Needless to say, it’s not a good sign when the geese with the golden eggs are flying away.
That being said, the problems in China go well beyond class warfare.
The country has a major problem with cronyism (a.k.a., industrial policy).
But I’ve written many times about that issue, so let’s look at another example of China’s bad policy. Li Yuan has an article in The New York Times about wasteful spending and excessive debt in the nation’s cities.
As part of the ruling Communist Party’s all-in push for economic growth this year, local governments already in debt from borrowing to pay for massive infrastructure are taking on additional debt. They’re building more roads, railways and industrial parks even though the economic returns on that activity are increasingly meager. …China’s local governments…are in fiscal disarray. …According to official data, China’s 31 provincial governments owed around $5.1 trillion at the end of 2022, an increase of 66 percent from three years earlier. An International Monetary Fund report puts the number at $9.5 trillion, equivalent to half the country’s economy. …China is full of wasteful infrastructure that the government likes to brag about but that doesn’t serve the most urgent needs of the public. …The Chinese government likes to say the country has the longest and fastest high-speed railways in the world. But…most lines operate below capacity and at a great loss.

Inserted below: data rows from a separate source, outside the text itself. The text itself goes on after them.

<file path="src/rtl/bp_pkg.sv">
// Shared encodings for the breakpoint watch unit: hit causes, config field selectors and FSM states.
package bp_pkg;

    localparam logic [1:0] BP_CAUSE_ADDR = 2'd0;
    localparam logic [1:0] BP_CAUSE_STEP = 2'd1;
    localparam logic [1:0] BP_CAUSE_PRG  = 2'd2;

    localparam logic [1:0] BP_FIELD_ADDR = 2'd0;
    localparam logic [1:0] BP_FIELD_MASK = 2'd1;
    localparam logic [1:0] BP_FIELD_IGN  = 2'd2;
    localparam logic [1:0] BP_FIELD_CTRL = 2'd3;

    typedef enum logic [1:0] {
        BP_IDLE    = 2'd0,
        BP_PENDING = 2'd1,
        BP_HIT     = 2'd2
    } bp_state_e;

endpackage

</file>
<file path="src/rtl/bp_channel.sv">
// One breakpoint channel: address/mask/enable/ignore-count storage, masked
// address comparator and readback of the selected field.
module bp_channel
    import bp_pkg::*;
#(
    parameter int AW = 16,
    parameter int CW = 8
) (
    input  logic          sysclk,
    input  logic          sysreset_n,
    input  logic          cfg_wr,
    input  logic [1:0]    cfg_field,
    input  logic [AW-1:0] cfg_data,
    input  logic          dec,
    input  logic [AW-1:0] tg_code_addr,
    output logic          match,
    output logic          ign_zero,
    output logic [AW-1:0] rdata
);

    logic [AW-1:0] addr_r;
    logic [AW-1:0] mask_r;
    logic [CW-1:0] ign_r;
    logic          en_r;

    // Configuration storage; a visor write always wins over the ignore decrement.
    always_ff @(posedge sysclk or negedge sysreset_n) begin
        if (!sysreset_n) begin
            addr_r <= '0;
            mask_r <= '0;
            ign_r  <= '0;
            en_r   <= 1'b0;
        end else if (cfg_wr) begin
            case (cfg_field)
                BP_FIELD_ADDR: addr_r <= cfg_data;
                BP_FIELD_MASK: mask_r <= cfg_data;
                BP_FIELD_IGN:  ign_r  <= cfg_data[CW-1:0];
                BP_FIELD_CTRL: en_r   <= cfg_data[0];
                default:       en_r   <= en_r;
            endcase
        end else if (dec && (ign_r != '0)) begin
            ign_r <= ign_r - CW'(1);
        end
    end

    assign match    = en_r && (((tg_code_addr ^ addr_r) & ~mask_r) == '0);
    assign ign_zero = (ign_r == '0);

    // Field readback mux; narrow fields are zero-extended.
    always_comb begin
        rdata = '0;
        case (cfg_field)
            BP_FIELD_ADDR: rdata = addr_r;
            BP_FIELD_MASK: rdata = mask_r;
            BP_FIELD_IGN:  rdata = AW'(ign_r);
            BP_FIELD_CTRL: rdata = AW'(en_r);
            default:       rdata = '0;
        endcase
    end

endmodule

</file>
<file path="src/rtl/bp_watch_unit.sv">
// Hardware breakpoint unit: NUM_BP masked address channels plus step and
// program-break sources, hit FSM aligned to ordinary assignment cycles, capture and hit count.
module bp_watch_unit
    import bp_pkg::*;
#(
    parameter int NUM_BP = 4,
    parameter int AW     = 16,
    parameter int CW     = 8,
    parameter int HCW    = 16,
    localparam int SW    = (NUM_BP > 1) ? $clog2(NUM_BP) : 1
) (
    input  logic           sysclk,
    input  logic           sysreset_n,
    input  logic [AW-1:0]  tg_code_addr,
    input  logic           tg_enable_exec,
    input  logic           program_break,
    input  logic           step,
    input  logic           cfg_load,
    input  logic [SW-1:0]  cfg_sel,
    input  logic [1:0]     cfg_field,
    input  logic [AW-1:0]  cfg_data,
    output logic [AW-1:0]  cfg_rdata,
    input  logic           hit_clear,
    output logic           bp_hit,
    output logic [1:0]     hit_cause,
    output logic [SW-1:0]  hit_chan,
    output logic [AW-1:0]  hit_addr,
    output logic [HCW-1:0] hit_total
);

    bp_state_e      state_r;
    logic           bp_hit_r;
    logic [1:0]     hit_cause_r;
    logic [SW-1:0]  hit_chan_r;
    logic [AW-1:0]  hit_addr_r;
    logic [HCW-1:0] hit_total_r;

    logic [NUM_BP-1:0] match_s;
    logic [NUM_BP-1:0] ign_zero_s;
    logic [NUM_BP-1:0] dec_s;
    logic [AW-1:0]     ch_rdata_s [NUM_BP];

    logic           src_any_s;
    logic [1:0]     cause_s;
    logic [SW-1:0]  chan_s;
    logic           abort_s;
    logic           go_s;
    logic [1:0]     decide_cause_s;
    logic [SW-1:0]  decide_chan_s;
    logic           ign_blk_s;
    logic [HCW-1:0] total_inc_s;

    for (genvar i = 0; i < NUM_BP; i++) begin : g_ch
        bp_channel #(.AW(AW), .CW(CW)) u_ch (
            .sysclk       (sysclk),
            .sysreset_n   (sysreset_n),
            .cfg_wr       (cfg_load && (cfg_sel == SW'(i))),
            .cfg_field    (cfg_field),
            .cfg_data     (cfg_data),
            .dec          (dec_s[i]),
            .tg_code_addr (tg_code_addr),
            .match        (match_s[i]),
            .ign_zero     (ign_zero_s[i]),
            .rdata        (ch_rdata_s[i])
        );
    end

    // Source priority, ignore-counter gating of the hit decision and readback select.
    always_comb begin
        src_any_s = program_break || step || (match_s != '0);
        cause_s   = program_break ? BP_CAUSE_PRG : (step ? BP_CAUSE_STEP : BP_CAUSE_ADDR);
        chan_s    = '0;
        for (int i = NUM_BP - 1; i >= 0; i--) begin
            chan_s = match_s[i] ? SW'(i) : chan_s;
        end

        abort_s = cfg_load || (hit_clear && (state_r != BP_HIT));
        go_s    = !abort_s && tg_enable_exec &&
                  (((state_r == BP_IDLE) && src_any_s) || (state_r == BP_PENDING));

        // A direct IDLE->HIT decision uses the live source, otherwise the captured one.
        decide_cause_s = (state_r == BP_IDLE) ? cause_s : hit_cause_r;
        decide_chan_s  = (state_r == BP_IDLE) ? chan_s  : hit_chan_r;

        ign_blk_s = 1'b0;
        cfg_rdata = '0;
        for (int i = 0; i < NUM_BP; i++) begin
            ign_blk_s = (decide_chan_s == SW'(i)) ? !ign_zero_s[i] : ign_blk_s;
            cfg_rdata = (cfg_sel == SW'(i)) ? ch_rdata_s[i] : cfg_rdata;
        end
        ign_blk_s = ign_blk_s && (decide_cause_s == BP_CAUSE_ADDR);

        for (int i = 0; i < NUM_BP; i++) begin
            dec_s[i] = go_s && ign_blk_s && (decide_chan_s == SW'(i));
        end

        total_inc_s = (hit_total_r == '1) ? hit_total_r : hit_total_r + HCW'(1);
    end

    // Hit FSM with capture registers and saturating hit counter.
    always_ff @(posedge sysclk or negedge sysreset_n) begin
        if (!sysreset_n) begin
            state_r     <= BP_IDLE;
            bp_hit_r    <= 1'b0;
            hit_cause_r <= 2'd0;
            hit_chan_r  <= '0;
            hit_addr_r  <= '0;
            hit_total_r <= '0;
        end else begin
            case (state_r)
                BP_IDLE: begin
                    if (abort_s) begin
                        state_r <= BP_IDLE;
                    end else if (src_any_s) begin
                        hit_cause_r <= cause_s;
                        hit_chan_r  <= chan_s;
                        hit_addr_r  <= tg_code_addr;
                        if (!tg_enable_exec) begin
                            state_r <= BP_PENDING;
                        end else if (ign_blk_s) begin
                            state_r <= BP_IDLE;
                        end else begin
                            state_r     <= BP_HIT;
                            bp_hit_r    <= 1'b1;
                            hit_total_r <= total_inc_s;
                        end
                    end
                end
                BP_PENDING: begin
                    if (abort_s || (tg_enable_exec && ign_blk_s)) begin
                        state_r <= BP_IDLE;
                    end else if (tg_enable_exec) begin
                        state_r     <= BP_HIT;
                        bp_hit_r    <= 1'b1;
                        hit_total_r <= total_inc_s;
                    end
                end
                BP_HIT: begin
                    if (hit_clear || cfg_load) begin
                        state_r  <= BP_IDLE;
                        bp_hit_r <= 1'b0;
                    end
                end
                default: begin
                    state_r  <= BP_IDLE;
                    bp_hit_r <= 1'b0;
                end
            endcase
        end
    end

    assign bp_hit    = bp_hit_r;
    assign hit_cause = hit_cause_r;
    assign hit_chan  = hit_chan_r;
    assign hit_addr  = hit_addr_r;
    assign hit_total = hit_total_r;

endmodule

</file>
<file path="config.mk">
export PLATFORM = sky130hd
export DESIGN_NAME = bp_watch_unit
export DESIGN_NICKNAME = d
export VERILOG_FILES = /design/src/rtl/bp_pkg.sv /design/src/rtl/bp_channel.sv /design/src/rtl/bp_watch_unit.sv
export SDC_FILE = /design/constraint.sdc
export NUM_CORES = 1
export LEC_CHECK = 0
export ABC_AREA = 1
export BUFFER_PORTS_ARGS = -buffer_cell sky130_fd_sc_hd__buf_2
export CAP_MARGIN = 20
export CORE_MARGIN = 2
export CORE_UTILIZATION = 65
export DETAILED_ROUTE_END_ITERATION = 12
export PLACE_DENSITY = 0.86
export SYNTH_ARGS = -nofsm -noshare
export SYNTH_HDL_FRONTEND = slang
export SYNTH_SLANG_ARGS = --single-unit
</file>
<file path="constraint.sdc">
create_clock -name sysclk -period 6 [get_ports sysclk]
set_input_delay 1.2 -clock sysclk [delete_from_list [all_inputs] [get_ports sysclk]]
set_output_delay 1.2 -clock sysclk [all_outputs]
set_load 0.005 [all_outputs]
</file>
## Yosys cells after proc, flatten, opt, wreduce, memory -nomap -nowiden

Cells that the tools add are included.
W data, S select, Z words.

- Flip-flop bits (word level): 203
- Bits in latches: 0
- RAM bits: 0
- Memory bits (read-only): 0
- Input port bits: 43
- Logic and storage cells: 196
- Memories: 0

- $add $sub $neg: 5
- Multipliers: 0
- Div/mod/pow operators: 0
- $lt $le $gt $ge: 0
- Equal/unequal tests: 26
- Shift-type cells: 0
- Muxes and demuxes: 53
- Bitwise operators: 13
- Reductions and logical operators: 77

Operator list:

| operator | count |
|---|---|
| $pmux W16 S4 | 4 |
| $mux W16 | 11 |
| $mux W8 | 9 |
| $and A16 B16 Y16 | 4 |
| $logic_not A16 Y1 | 4 |
| $not A16 Y16 | 4 |
| $xor A16 B16 Y16 | 4 |
| $logic_not A8 Y1 | 4 |
| $pmux W16 S2 | 1 |
| $reduce_and A2 Y1 | 16 |
| $reduce_bool A8 Y1 | 4 |
| $sub A8 B1 Y8 const B | 4 |
| $mux W2 | 14 |
| $ne A2 B2 Y1 const B | 12 |
| $logic_and A1 B1 Y1 | 23 |
| $add A16 B1 Y16 const B | 1 |
| $eq A16 B16 Y1 const B | 1 |
| $eq A2 B2 Y1 const B | 7 |
| $reduce_and A7 Y1 | 2 |
| $mux W1 | 12 |
| $logic_not A2 Y1 | 5 |
| $reduce_bool A2 Y1 | 5 |
| $eq A2 B1 Y1 const B | 4 |
| $logic_or A1 B1 Y1 | 6 |
| 8 further kinds | 13 |

## Logic depth before layout (Yosys ltp)

- Depth in word-level cells: 20
- Mapped depth: 23
- Depth with buffers taken out: 22

## Hierarchy

Synthesis repeated with hierarchy kept, for this count alone.

- Cell total of the unflattened synthesis: 1,751
- Area, all modules: 12,684.7 sq um

Modules (own cells, without submodules):

| module | times used | cells an instance | area an instance (sq um) | seq. area each (sq um) |
|---|---|---|---|---|
| bp_channel (g_ch[1].u_ch ...) | 3 | 345 | 2,511.2 | 1,026.0 |
| bp_watch_unit | 1 | 380 | 2,638.8 | 975.9 |
| bp_channel (g_ch[0].u_ch) | 1 | 336 | 2,512.4 | 1,026.0 |

## Worst setup path after synthesis

Ideal clock, no wire load.

- Path type: in2out
- From: input cfg_field[1]
- To: output cfg_rdata[5]
- Arrival: 2,514 ps
- Data required time: 4,800 ps
- Path slack: 2,286 ps
- Stages: 8
- Path buffers: 3
- Cells stage by stage: clkbuf_1 nor2_1 inv_1 clkbuf_1 buf_1 o22ai_1 o21ai_0 o2111ai_1

- Word-level cells in the longest chain between the ends: 6
- Elaborated cells on any way between the ends: 12
- Classes of those cells: 3 x eq/ne; 8 x mux; 1 x reduce/logical

RTL lines:

| item | RTL line | text |
|---|---|---|
| from (decl) | bp_watch_unit.sv:20 | `input logic [1:0] cfg_field,` |
| $eq A2 B2 Y1 (tied with other cells) | bp_channel.sv:52 | `case (cfg_field)` |
| $pmux W16 S4 | bp_channel.sv:52 |  |
| $mux W16 (3 in a row) | bp_watch_unit.sv:89 | `cfg_rdata = (cfg_sel == SW'(i)) ? ch_rdata_s[i] : cfg_rdata;` |
| $mux W16 (*) | bp_watch_unit.sv:89 |  |
| to (decl) | bp_watch_unit.sv:22 | `output logic [AW-1:0] cfg_rdata,` |

Mark *: on every way between the ends. The rest lies on a longest branch, timed or not.

## Worst setup path in the final report

- From: input cfg_field[0]
- To: output cfg_rdata[7]

Same word-level chain as after synthesis.

==> run metrics <==
status complete, no violations; r2r endpoint g_ch[2].u_ch.ign_r[4]$_DFFE_PN0P_; DRT iter0 DRCs 1321; clk root buf clkbuf_16; flops & latches, synth around 200; # clock sinks 203; I/O pin count 96; Ys Warns 0; Sequential cell area 5080 um^2; Main synth FF type dfrtp_1; Slew Limit Headroom between 30% and 40%; nets ~1700; Hold Crit Class flip-flop to flip-flop; drt drc 0; Worst Hold Depth 2; RSZ-0062 raised after global routing false; Synth Instances 1610; via count of the routed design 11653; die area 18870 um^2; post-DP HPWL 26220 um; top post-synthesis cells by area dfrtp_1 44%, nand2_1 16%, o21ai_0 10%, inv_1 6.2%, nand3_1 3.5%; cell with the most instances after synthesis nand2_1; vias in the first global route between 10000 and 15000; worst-path cell chain buf_2 > inv_1 > nor2_1 > buf_4 > inv_2 > nor2_1 > o21ai_0 > o2111ai_1 > buf_2; Post-Place Cells 1881; synthesis-to-finish area growth 12.34%; H-tree levels 1; crit-path max cell delay 0.72 ns; critical-path maximum fanout 54; Worst EP arrival 3.16 ns; Setup Crit Path Kind primary input to output port; Multi-input gate area around 5400 um^2; register-to-register setup slack 2.98 ns; Setup WS post-layout 1.638 ns; Die W roughly 140 um; Resized Gates After CTS 0; ys async rst share 100.0%; WL final 37760 um; Power Density about 370 nW/um^2; type of origin of the critical path primary input; Slew Limit Fails 0; Non-Filler Instances between 1500 and 2000; syn_area_per_cell 7.180 um^2; Skew-Pair Late Insertion Delay 0.52 ns; drt wl/cell 19.63 um; post-route ant nets 0; syn_nets 1659; Slowest-stage cell, CP inv_2; CP Capture Type output port; post-layout util 74.82%; endpoints failing setup 0; worst reg-to-reg path cell count 15; Worst-path clk slew 0.06 ns; Worst Tran Pin Value ~1.0 ns; routability cong. 0.9997; post-synth top area share 43.94%; # fillers 1325; first-pass GRT wire length 58810 um; simple-gate portion of the synthesized area 27.88%; HP Start hit_addr[1]$_DFFE_PN0P_; most frequent cells after synthesis 491 x nand2_1, 240 x o21ai_0, 203 x dfrtp_1; Setup Fix Bufs, Post-CTS 0; final total power between 4 and 5 mW; I/O Buffers 95; Die H 137.4 um; fin crit period 4.362 ns; static leakage about 6.5 nW; CP required between 4 and 5 ns; family with the most delay on the worst path buffers and inverters; Pre-Repair DR Iteration Count 6; peak supply drop 256.3 uV; core region area 17360 um^2; largest net degree at the start of global routing 123; R2R Path Start g_ch[2].u_ch.addr_r[10]$_DFFE_PN0P_; share of cells above drive strength 1 a little under an eighth; initial antenna violation count 2; crit share post-route 72.70%; XOR/XNOR Fraction of Synth Area under 10%; Initial Utilization 66.60%; hold_buf cts 0; Post-Synth Adder-Cell Area less than 1%; Site Rows 48; GRT Overall Usage 40.95%; max cap viols 0; Place WS between 1.5 and 2 ns; CTS buffer count 23; mux contribution to synthesized area 0.1948%; Worst Hold End hit_addr[1]$_DFFE_PN0P_; post-synth top area cell dfrtp_1; worst setup path start cfg_field[0]; Fmax 0.2292 GHz; Buf/Inv on CP 5; final setup TNS 0 ns; vias per cell between 6 and 7; clk_skew 0.006697 ns; sequential cell area fraction in the yosys report 43.94%; synthesized cell area 11560 um^2; Yosys cell types 44; number of synthesized flops with an enable pin 0; largest family of logic cells by synthesized area simple AND/OR/NAND/NOR gates; CTS tree done; Hold Violations, Final 0; Clock Tree Buf Depth 3; total gr overflow 0; Synth Area in Compound Gates approximately 16%
flip-flops by register name, summed over array words and instances (netlist names):
signal / flops
bp_hit: 1
g_ch.u_ch.addr_r: 64
g_ch.u_ch.en_r: 4
g_ch.u_ch.ign_r: 32
g_ch.u_ch.mask_r: 64
hit_addr: 16
hit_cause: 2
hit_chan: 2
hit_total: 16
state_r: 2
stage by stage:
stage               cell area (um^2)  hold slack, ns
floorplan                      11560          0.4530
global placement               12130          0.4500
detailed placement             12170          0.4613
CTS                            12860          0.4758
global route                   12990          0.4976
finish                         12990          0.4719
cells by family after synthesis:
kind of cell | count (synthesis)
and+or+nand+nor | 759
muxes | 2
DFF | 203
adders and majority gates | 6
buffers and inverters | 271
xor gates and xnor gates | 30
AOI/OAI and AO/OA | 339
cells in the final DEF (no fill, tap or decap), types with 5 or more instances in the layout:
cell type and n:
a21oi_1 23, buf_2 94, buf_4 11, clkbuf_1 5, clkbuf_16 23, clkbuf_8 7, dfrtp_1 203, ha_1 6
inv_1 192, inv_2 16, nand2_1 491, nand2_2 18, nand3_1 80, nand3b_1 5, nand4_1 38, nor2_1 100
nor3_1 9, o2111ai_1 8, o21ai_0 240, o21ai_1 10, o22ai_1 44, xnor2_1 10, xor2_1 20
per-layer routing:
layer / up-vias / share of wire [%] / track usage (%)
li1: 5373 / - / -
met1: 5406 / 37 / 53.27
met2: 720 / 46 / 65.62
met3: 154 / 10 / 6.696
met4: 0 / 5.9 / 22.39
met5: - / 0 / 0
worst min-delay path, delay by kind of cell (launching register included):
family	cells	cell delay, ns
and+or+nand+nor	2	0.10
DFF	1	0.34
worst max path at each step:
| stage | end | depth (start not counted) |
|---|---|---|
| 6_report | cfg_rdata[7] | 9 |
| 5_1_grt | cfg_rdata[7] | 9 |
| 4_1_cts | cfg_rdata[6] | 9 |
| 3_5_place_dp | cfg_rdata[6] | 9 |
| 3_3_place_gp | cfg_rdata[6] | 9 |
| 2_1_floorplan | cfg_rdata[5] | 8 |
power by group:
part / internal, mW / switching (mW) / leakage [nW] / total (mW)
Sequential: 1.72 / 0.262 / 2.55 / 1.98
Combinational: 0.515 / 1.00 / 3.59 / 1.52
Clock: 0.769 / 0.563 / 0.337 / 1.33
Total: 3.00 / 1.83 / 6.47 / 4.83
final cells by class:
type | instances | area share [%]
repair buffers | 114 | 5.646
clock inverters | 1 | 0.06744
diodes | 2 | 0.03854
multi-input cells | 1136 | 41.71
flip-flops and latches | 203 | 39.12
well taps | 225 | 2.168
inverters | 209 | 6.041
clock buffers | 34 | 5.212
No activity file was read; power rests on OpenSTA's default activity.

Sounds like Amtrak, but on steroids.
The bottom line is that China’s economy is both weak and fragile.
Which is unfortunate. A thriving China presumably is more likely to be a friendly China.
* The Maddison data is for 2018, and uses $2011 dollars rather than current dollars, which explains why it seems significantly different than the other sources.
P.S. Rather than invade Taiwan, China should copy its economic policies. Or copy the policies of other better-performing Asian Tigers. Heck, the recipe for prosperity is not complicated.